● Aim of the exercise: Reproduce verbatim the lines of the material below, starting at the line with "after detailed placement: 1880" and ending at the line with "-- power by", both inclusive; skip the rest.

● Information provided:
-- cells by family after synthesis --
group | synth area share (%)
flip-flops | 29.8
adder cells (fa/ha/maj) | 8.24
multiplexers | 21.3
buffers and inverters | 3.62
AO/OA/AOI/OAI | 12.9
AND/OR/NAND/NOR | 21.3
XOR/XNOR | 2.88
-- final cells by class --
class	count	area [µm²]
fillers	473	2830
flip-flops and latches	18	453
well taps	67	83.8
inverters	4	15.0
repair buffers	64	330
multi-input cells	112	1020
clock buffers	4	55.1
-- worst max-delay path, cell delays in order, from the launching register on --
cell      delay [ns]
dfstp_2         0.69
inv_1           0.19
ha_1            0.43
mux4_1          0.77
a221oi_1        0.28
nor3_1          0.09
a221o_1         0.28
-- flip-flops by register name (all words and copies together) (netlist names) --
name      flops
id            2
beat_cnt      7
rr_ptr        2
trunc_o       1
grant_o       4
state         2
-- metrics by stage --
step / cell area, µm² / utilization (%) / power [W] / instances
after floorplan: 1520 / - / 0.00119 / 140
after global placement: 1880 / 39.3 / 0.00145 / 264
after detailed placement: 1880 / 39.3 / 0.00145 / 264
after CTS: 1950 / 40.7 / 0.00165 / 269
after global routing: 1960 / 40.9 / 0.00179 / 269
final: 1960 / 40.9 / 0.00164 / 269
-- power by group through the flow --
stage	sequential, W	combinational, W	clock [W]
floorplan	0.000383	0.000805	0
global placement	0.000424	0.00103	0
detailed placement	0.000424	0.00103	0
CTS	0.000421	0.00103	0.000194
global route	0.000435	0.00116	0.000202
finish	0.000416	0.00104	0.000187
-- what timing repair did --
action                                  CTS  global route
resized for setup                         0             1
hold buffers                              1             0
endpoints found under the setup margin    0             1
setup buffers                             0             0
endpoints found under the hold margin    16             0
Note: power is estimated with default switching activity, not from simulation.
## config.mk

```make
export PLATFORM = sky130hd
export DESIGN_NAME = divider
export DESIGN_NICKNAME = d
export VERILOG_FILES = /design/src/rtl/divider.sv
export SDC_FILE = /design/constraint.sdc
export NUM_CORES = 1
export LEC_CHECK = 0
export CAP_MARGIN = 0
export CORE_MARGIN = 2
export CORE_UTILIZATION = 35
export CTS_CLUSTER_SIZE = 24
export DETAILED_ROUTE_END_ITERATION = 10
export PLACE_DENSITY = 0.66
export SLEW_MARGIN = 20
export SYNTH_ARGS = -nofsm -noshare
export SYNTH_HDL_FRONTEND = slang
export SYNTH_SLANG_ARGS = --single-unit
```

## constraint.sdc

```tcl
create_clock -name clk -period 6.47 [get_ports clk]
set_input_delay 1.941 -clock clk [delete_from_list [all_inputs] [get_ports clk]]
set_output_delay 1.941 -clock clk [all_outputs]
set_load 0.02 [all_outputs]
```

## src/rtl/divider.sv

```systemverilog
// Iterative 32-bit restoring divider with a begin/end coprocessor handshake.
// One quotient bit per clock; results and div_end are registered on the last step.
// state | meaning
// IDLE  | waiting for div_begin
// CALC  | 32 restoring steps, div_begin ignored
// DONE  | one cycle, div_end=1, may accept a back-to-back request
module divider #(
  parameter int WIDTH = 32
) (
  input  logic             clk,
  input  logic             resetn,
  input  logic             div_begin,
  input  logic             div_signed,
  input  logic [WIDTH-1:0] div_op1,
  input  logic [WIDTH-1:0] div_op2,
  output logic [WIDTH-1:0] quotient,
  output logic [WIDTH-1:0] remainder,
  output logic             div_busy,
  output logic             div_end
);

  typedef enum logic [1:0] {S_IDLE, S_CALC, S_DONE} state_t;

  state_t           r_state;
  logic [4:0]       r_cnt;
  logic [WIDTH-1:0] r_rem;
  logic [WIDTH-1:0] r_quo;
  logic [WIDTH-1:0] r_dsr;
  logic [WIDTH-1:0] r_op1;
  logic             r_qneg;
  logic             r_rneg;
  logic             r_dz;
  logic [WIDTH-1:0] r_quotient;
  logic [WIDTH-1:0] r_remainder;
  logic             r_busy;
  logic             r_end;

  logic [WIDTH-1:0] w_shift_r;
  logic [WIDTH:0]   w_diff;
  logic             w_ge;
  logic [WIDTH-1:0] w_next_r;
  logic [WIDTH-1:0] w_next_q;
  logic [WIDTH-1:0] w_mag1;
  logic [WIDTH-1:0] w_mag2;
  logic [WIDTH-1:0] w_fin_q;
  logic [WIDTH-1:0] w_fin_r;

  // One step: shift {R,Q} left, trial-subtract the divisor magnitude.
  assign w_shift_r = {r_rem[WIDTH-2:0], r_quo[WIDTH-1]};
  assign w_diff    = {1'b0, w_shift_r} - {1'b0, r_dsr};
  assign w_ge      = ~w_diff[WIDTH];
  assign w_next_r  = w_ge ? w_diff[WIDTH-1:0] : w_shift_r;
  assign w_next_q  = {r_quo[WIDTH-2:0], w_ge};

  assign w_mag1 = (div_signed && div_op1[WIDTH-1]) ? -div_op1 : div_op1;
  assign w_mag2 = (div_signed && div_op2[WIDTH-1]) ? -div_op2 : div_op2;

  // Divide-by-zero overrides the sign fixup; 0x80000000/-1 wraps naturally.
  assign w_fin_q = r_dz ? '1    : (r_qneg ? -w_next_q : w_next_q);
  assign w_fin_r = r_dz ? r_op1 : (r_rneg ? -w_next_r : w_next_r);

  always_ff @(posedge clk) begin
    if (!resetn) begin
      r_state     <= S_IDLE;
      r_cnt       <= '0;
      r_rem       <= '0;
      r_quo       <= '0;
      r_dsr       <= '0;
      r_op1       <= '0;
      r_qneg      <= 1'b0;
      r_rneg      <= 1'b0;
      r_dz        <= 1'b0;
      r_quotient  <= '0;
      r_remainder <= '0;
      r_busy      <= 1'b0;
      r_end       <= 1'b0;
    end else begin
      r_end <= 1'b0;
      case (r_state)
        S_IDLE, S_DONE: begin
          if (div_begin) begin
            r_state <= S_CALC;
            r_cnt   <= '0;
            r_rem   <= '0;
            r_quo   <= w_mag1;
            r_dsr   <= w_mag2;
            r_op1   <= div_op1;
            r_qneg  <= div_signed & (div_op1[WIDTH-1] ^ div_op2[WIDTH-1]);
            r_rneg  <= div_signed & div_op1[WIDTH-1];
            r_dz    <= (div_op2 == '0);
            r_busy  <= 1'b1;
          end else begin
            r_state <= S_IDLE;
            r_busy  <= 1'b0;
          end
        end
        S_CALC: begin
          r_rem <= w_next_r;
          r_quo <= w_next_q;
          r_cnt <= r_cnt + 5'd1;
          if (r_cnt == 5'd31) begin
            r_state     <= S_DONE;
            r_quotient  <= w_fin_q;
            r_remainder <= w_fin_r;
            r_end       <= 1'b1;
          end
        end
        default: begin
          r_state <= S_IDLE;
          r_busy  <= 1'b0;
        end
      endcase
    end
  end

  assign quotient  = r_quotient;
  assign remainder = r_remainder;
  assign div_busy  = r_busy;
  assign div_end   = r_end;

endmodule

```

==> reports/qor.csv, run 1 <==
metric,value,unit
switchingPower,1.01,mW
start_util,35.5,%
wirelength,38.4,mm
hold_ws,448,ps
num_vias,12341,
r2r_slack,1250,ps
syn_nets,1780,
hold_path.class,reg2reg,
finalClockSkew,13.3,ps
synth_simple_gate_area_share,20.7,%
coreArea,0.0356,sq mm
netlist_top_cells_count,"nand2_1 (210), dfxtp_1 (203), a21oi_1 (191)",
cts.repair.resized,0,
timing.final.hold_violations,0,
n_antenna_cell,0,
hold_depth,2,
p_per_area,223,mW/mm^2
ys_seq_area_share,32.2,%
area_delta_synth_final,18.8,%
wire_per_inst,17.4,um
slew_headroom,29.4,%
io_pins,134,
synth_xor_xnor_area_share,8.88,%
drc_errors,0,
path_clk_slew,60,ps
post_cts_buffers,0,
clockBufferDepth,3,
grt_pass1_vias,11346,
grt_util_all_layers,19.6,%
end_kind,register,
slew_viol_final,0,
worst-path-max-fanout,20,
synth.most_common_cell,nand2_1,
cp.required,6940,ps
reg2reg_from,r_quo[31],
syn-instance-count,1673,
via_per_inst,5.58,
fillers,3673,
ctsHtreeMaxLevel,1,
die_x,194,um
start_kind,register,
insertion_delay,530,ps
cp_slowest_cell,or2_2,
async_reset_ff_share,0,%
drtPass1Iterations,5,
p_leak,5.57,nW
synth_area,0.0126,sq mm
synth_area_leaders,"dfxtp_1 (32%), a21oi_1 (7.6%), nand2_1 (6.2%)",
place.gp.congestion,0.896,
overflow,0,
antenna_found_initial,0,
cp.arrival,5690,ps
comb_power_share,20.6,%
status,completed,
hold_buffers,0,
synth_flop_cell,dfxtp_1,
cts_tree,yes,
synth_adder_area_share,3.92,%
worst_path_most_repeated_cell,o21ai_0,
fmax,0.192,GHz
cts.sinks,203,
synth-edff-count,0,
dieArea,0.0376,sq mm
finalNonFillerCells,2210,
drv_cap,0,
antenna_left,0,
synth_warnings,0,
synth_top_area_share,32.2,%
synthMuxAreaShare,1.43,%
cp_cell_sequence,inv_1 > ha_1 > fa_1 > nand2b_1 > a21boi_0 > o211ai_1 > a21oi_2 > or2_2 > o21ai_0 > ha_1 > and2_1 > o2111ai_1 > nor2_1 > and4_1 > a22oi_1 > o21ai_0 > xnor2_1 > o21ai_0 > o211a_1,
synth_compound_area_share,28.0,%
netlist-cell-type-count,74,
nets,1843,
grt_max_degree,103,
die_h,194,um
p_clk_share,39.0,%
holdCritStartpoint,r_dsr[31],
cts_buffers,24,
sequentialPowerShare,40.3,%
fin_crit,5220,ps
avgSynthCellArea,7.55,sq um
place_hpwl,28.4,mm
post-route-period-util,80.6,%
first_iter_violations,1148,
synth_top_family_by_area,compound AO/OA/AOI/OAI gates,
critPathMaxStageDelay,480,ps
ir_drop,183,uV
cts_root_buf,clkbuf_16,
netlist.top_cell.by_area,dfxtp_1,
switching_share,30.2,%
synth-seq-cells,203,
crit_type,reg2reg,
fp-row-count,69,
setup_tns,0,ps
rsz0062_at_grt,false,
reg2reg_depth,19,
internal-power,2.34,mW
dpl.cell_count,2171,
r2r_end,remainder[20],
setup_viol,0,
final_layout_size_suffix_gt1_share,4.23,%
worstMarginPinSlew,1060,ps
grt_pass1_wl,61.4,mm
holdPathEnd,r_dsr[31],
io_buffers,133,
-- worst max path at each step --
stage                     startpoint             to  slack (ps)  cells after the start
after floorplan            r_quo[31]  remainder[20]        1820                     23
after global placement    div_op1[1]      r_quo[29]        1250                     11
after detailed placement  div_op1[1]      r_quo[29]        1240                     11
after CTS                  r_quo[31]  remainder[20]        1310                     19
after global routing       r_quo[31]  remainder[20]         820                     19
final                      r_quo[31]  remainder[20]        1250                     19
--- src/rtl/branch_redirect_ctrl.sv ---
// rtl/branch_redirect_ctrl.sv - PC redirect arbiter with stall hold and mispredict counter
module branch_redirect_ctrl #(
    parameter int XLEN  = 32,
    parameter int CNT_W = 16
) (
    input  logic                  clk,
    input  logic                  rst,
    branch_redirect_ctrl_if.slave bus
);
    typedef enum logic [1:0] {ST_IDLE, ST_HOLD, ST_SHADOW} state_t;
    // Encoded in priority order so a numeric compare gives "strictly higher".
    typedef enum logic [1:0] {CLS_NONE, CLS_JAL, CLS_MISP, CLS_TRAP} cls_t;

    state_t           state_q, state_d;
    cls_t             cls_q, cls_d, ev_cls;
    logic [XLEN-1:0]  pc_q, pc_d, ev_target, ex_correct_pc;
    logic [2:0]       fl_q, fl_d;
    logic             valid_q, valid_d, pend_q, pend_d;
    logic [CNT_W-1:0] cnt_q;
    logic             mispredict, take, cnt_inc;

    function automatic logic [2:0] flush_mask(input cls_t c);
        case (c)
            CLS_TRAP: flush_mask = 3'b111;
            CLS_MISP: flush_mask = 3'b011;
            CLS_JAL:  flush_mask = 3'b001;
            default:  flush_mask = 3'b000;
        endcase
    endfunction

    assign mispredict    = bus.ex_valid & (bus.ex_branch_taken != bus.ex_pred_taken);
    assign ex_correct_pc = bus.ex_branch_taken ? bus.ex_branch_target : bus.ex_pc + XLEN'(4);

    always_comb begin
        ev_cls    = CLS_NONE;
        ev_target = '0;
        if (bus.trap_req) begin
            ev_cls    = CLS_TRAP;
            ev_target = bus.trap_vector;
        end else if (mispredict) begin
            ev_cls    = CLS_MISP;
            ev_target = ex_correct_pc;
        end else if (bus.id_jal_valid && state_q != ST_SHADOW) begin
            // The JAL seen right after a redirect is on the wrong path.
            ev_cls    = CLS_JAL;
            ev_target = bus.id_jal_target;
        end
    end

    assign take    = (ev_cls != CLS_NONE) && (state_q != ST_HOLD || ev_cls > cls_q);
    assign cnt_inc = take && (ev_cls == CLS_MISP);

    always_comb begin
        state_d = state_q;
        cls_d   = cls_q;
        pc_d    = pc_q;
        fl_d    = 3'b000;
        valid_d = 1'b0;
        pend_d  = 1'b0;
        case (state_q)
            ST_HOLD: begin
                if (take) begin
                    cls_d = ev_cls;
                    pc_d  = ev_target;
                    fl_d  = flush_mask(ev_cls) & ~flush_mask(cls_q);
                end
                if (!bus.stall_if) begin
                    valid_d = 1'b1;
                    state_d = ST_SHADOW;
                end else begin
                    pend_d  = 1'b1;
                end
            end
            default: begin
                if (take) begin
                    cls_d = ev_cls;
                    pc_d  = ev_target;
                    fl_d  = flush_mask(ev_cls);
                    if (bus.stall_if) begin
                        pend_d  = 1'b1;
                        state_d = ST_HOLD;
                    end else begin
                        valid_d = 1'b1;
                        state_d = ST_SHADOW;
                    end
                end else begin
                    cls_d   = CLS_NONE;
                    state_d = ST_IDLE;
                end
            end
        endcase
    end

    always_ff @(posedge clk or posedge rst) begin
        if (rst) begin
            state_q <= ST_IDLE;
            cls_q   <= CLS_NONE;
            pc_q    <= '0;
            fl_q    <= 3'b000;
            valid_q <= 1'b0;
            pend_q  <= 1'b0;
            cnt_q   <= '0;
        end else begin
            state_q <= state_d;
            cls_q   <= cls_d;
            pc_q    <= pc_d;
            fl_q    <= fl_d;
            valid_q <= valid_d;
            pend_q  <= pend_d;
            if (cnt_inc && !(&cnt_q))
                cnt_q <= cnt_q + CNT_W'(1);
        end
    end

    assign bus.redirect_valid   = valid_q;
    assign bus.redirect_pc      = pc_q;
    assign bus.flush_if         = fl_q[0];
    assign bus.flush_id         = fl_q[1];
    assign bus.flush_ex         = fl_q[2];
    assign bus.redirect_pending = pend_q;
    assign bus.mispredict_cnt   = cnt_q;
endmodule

● Response box:
after detailed placement: 1880 / 39.3 / 0.00145 / 264
after CTS: 1950 / 40.7 / 0.00165 / 269
after global routing: 1960 / 40.9 / 0.00179 / 269
final: 1960 / 40.9 / 0.00164 / 269
-- power by group through the flow --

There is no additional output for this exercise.